:: Task item ::
How many lines in the material below include the word "rxuart"? Give only the number.

:: Records to use ::
-----
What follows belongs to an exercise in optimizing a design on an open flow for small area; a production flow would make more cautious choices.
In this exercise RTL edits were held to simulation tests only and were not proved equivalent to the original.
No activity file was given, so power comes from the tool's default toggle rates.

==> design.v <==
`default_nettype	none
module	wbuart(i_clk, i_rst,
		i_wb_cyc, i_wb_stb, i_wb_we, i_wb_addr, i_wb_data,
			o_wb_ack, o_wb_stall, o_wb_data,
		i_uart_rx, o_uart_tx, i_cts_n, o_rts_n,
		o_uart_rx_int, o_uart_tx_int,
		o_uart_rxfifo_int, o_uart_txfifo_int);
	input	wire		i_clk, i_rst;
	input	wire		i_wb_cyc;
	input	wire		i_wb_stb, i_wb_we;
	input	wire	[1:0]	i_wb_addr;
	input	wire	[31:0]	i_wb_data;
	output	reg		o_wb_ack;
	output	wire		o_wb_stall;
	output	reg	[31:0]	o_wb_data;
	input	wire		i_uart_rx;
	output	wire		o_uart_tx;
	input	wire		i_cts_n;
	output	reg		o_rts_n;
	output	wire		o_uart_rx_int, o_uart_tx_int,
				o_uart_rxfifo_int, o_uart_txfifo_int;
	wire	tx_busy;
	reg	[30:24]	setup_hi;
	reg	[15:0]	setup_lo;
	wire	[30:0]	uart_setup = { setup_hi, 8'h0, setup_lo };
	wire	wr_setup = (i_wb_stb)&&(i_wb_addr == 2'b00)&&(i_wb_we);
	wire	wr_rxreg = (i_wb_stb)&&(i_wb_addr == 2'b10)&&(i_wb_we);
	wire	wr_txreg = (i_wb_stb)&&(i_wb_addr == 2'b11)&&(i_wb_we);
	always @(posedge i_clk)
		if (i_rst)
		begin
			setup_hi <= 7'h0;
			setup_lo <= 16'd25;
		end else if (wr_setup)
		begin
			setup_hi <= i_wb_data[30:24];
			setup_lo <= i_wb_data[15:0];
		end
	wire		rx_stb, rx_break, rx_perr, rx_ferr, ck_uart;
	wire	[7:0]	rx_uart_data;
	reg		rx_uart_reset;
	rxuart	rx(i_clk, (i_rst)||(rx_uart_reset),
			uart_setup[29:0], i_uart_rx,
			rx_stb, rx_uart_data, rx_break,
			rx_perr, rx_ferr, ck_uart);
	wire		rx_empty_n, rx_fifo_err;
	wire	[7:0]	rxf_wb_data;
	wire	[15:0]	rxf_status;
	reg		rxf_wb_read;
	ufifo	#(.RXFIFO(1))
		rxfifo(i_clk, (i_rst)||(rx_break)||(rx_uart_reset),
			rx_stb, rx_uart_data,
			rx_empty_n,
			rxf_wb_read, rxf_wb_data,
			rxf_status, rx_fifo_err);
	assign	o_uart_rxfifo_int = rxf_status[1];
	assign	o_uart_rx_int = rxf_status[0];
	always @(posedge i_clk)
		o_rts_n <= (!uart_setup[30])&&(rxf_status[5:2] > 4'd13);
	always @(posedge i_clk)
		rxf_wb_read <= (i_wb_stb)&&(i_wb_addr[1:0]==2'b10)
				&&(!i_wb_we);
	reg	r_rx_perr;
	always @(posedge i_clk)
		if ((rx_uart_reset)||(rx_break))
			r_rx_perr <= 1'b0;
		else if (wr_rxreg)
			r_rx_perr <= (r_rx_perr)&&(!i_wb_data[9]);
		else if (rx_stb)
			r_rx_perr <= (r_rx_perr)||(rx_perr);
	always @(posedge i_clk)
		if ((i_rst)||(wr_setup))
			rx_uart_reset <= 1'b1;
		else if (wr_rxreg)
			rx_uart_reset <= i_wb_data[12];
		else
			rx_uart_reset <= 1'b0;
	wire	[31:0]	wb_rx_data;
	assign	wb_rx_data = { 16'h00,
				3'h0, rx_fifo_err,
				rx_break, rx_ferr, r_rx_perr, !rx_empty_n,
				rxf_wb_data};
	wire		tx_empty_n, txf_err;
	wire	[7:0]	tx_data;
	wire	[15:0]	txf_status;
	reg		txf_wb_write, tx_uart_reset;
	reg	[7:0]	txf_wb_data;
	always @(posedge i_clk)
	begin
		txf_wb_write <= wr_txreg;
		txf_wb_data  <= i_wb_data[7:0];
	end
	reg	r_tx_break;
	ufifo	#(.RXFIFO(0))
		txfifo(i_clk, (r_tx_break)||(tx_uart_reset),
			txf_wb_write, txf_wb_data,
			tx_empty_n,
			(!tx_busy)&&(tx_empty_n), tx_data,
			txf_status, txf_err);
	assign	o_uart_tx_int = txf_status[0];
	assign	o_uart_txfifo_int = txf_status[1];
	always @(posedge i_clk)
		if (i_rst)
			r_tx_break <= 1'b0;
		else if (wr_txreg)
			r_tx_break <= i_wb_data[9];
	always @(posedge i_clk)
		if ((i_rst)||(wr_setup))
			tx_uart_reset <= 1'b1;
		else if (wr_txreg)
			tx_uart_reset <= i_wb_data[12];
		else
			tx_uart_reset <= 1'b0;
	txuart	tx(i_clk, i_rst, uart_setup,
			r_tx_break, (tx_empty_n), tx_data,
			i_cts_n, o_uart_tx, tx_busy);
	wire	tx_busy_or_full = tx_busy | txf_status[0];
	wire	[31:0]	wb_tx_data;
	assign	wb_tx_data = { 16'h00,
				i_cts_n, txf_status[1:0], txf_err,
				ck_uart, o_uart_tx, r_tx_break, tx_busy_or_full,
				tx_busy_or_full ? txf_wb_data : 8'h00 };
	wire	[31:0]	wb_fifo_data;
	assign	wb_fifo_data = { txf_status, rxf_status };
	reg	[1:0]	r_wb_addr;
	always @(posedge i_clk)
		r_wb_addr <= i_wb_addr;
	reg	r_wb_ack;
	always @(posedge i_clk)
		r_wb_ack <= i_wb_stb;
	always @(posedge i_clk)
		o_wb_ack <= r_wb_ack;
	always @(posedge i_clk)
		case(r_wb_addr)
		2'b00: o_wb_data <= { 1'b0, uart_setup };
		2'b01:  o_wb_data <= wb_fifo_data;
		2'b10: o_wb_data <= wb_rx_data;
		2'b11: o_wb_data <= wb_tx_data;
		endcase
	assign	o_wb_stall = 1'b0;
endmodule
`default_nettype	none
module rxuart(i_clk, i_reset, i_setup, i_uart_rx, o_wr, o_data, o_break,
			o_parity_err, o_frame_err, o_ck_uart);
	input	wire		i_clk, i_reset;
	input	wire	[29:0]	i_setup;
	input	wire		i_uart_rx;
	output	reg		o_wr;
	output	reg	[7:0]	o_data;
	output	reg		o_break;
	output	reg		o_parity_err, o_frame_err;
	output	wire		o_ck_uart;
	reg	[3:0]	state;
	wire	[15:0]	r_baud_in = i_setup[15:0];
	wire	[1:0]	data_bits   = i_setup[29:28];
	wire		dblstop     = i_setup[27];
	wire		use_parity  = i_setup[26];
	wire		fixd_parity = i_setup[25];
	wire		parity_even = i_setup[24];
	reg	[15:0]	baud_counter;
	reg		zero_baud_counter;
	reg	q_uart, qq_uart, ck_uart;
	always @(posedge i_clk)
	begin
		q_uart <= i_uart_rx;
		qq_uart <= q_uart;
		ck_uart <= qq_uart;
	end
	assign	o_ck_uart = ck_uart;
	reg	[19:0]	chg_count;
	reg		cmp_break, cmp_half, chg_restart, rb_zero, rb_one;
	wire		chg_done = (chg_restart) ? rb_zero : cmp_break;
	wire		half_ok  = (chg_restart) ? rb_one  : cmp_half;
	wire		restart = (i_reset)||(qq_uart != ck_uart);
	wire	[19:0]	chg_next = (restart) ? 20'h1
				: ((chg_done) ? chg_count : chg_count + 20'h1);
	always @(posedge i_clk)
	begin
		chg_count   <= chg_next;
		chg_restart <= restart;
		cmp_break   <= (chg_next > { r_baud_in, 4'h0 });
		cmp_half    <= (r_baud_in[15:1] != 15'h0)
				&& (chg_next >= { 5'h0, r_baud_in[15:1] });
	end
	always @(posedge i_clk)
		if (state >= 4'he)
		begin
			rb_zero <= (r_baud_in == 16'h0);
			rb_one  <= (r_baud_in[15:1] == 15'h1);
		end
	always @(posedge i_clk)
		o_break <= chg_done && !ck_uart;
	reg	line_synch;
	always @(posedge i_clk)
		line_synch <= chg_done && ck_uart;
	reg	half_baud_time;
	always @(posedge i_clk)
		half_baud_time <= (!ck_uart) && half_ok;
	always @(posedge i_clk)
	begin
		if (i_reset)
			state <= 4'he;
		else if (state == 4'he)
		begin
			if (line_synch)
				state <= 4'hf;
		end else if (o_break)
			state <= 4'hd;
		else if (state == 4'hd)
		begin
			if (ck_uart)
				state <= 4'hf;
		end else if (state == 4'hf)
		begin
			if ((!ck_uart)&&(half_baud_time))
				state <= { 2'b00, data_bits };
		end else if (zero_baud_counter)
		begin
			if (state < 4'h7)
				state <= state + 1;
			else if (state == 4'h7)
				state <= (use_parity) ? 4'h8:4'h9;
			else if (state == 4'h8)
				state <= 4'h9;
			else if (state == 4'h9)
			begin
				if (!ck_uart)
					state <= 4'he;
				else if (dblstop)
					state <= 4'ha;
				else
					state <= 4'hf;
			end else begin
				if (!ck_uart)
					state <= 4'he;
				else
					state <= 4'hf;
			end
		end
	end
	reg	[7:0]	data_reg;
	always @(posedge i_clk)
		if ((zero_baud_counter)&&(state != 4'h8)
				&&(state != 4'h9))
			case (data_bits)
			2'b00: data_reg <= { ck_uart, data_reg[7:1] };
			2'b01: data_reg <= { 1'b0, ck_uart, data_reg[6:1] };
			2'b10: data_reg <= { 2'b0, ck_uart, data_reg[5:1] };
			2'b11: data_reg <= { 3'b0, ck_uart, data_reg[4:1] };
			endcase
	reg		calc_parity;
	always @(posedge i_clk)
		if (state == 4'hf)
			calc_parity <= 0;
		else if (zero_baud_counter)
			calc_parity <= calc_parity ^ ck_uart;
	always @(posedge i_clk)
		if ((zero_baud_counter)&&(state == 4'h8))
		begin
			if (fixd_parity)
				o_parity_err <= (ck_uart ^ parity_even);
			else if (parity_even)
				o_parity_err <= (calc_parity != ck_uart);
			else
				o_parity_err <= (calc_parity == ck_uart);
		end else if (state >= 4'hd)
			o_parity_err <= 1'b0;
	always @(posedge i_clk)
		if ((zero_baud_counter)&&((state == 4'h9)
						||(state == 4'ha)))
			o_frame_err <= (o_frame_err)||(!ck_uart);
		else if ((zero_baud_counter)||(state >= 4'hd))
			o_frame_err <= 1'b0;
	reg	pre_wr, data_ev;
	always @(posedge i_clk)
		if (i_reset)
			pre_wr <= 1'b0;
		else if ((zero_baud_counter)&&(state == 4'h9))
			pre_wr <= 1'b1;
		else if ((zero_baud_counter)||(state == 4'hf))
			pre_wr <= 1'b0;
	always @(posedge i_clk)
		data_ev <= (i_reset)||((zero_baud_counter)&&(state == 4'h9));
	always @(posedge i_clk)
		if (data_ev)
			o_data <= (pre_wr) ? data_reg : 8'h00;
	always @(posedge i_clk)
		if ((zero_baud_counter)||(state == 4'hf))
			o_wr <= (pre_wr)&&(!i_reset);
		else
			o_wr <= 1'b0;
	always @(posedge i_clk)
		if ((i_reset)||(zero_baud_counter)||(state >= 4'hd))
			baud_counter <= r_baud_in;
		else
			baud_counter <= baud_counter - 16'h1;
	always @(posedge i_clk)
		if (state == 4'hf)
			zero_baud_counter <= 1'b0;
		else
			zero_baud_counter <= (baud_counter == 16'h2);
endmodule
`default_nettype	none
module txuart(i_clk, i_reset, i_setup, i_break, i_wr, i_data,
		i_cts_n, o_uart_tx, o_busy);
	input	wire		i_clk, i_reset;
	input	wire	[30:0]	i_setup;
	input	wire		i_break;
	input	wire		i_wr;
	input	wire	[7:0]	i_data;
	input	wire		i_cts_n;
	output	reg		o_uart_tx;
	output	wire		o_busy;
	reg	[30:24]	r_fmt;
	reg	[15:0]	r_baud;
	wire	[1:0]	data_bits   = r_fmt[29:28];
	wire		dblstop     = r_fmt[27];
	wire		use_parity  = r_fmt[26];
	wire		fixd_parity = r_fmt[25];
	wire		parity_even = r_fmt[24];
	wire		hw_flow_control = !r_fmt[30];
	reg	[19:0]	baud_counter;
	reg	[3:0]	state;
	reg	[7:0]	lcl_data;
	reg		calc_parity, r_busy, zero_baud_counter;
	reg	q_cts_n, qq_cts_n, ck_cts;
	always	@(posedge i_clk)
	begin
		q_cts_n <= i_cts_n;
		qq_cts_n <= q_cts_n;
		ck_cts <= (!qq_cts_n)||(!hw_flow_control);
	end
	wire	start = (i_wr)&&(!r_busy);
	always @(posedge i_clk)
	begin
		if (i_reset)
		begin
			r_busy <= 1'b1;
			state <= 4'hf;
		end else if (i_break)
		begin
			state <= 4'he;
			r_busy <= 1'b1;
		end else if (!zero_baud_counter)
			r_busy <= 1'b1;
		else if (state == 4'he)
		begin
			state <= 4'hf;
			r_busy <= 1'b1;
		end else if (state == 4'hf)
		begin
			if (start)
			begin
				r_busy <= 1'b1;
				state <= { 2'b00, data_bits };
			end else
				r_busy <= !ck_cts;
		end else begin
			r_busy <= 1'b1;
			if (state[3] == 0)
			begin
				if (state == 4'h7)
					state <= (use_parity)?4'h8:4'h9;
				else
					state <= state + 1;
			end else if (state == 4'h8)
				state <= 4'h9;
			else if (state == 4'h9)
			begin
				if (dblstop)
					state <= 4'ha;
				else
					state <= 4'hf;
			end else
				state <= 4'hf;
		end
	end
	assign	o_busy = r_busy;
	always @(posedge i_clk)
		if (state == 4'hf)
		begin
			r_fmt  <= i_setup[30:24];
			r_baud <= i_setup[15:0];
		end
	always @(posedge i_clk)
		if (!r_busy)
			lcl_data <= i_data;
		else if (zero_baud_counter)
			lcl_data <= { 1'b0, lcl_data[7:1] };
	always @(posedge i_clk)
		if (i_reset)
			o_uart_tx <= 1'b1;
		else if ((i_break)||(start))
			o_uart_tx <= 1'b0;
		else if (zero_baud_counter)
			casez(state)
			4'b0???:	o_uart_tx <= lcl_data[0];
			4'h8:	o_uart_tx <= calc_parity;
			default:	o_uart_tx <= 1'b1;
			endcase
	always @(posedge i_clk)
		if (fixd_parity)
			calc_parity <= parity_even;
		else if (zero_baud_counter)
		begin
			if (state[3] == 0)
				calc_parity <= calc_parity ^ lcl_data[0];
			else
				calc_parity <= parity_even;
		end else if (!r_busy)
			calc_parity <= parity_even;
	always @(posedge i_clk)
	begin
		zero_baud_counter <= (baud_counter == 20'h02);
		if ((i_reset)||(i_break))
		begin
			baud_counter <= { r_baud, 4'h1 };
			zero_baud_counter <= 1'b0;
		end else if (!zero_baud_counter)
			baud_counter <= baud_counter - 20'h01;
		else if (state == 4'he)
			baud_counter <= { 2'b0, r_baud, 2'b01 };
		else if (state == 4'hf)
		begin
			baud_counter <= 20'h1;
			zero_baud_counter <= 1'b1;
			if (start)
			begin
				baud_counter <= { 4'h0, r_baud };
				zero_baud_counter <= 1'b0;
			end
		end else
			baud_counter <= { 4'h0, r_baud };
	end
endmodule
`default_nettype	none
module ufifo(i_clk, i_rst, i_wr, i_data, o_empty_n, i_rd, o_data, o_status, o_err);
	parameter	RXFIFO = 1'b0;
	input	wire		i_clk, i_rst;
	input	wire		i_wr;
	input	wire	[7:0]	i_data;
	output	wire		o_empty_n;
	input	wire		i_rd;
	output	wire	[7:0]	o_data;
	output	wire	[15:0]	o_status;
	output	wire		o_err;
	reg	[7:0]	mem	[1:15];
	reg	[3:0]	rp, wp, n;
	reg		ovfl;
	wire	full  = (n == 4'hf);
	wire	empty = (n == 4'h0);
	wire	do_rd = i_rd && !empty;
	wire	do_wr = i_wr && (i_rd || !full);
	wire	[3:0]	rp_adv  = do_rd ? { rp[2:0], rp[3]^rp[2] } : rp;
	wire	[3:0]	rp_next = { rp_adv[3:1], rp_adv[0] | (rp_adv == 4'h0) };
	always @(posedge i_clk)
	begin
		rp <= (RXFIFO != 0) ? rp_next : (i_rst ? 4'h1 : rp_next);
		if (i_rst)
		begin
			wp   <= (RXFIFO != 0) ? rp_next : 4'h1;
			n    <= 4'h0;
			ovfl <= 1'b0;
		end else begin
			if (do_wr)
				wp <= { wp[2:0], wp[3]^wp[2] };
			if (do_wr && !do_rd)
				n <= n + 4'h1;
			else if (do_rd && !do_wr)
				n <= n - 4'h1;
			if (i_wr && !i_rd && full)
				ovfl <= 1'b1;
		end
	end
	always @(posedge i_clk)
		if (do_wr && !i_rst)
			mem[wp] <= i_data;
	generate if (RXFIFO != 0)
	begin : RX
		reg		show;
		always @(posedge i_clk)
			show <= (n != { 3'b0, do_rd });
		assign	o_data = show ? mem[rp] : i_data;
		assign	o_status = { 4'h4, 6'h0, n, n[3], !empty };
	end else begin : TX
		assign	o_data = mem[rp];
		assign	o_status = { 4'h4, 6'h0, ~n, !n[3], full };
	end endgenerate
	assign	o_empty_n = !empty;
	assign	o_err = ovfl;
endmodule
-----
:: Task output ::
2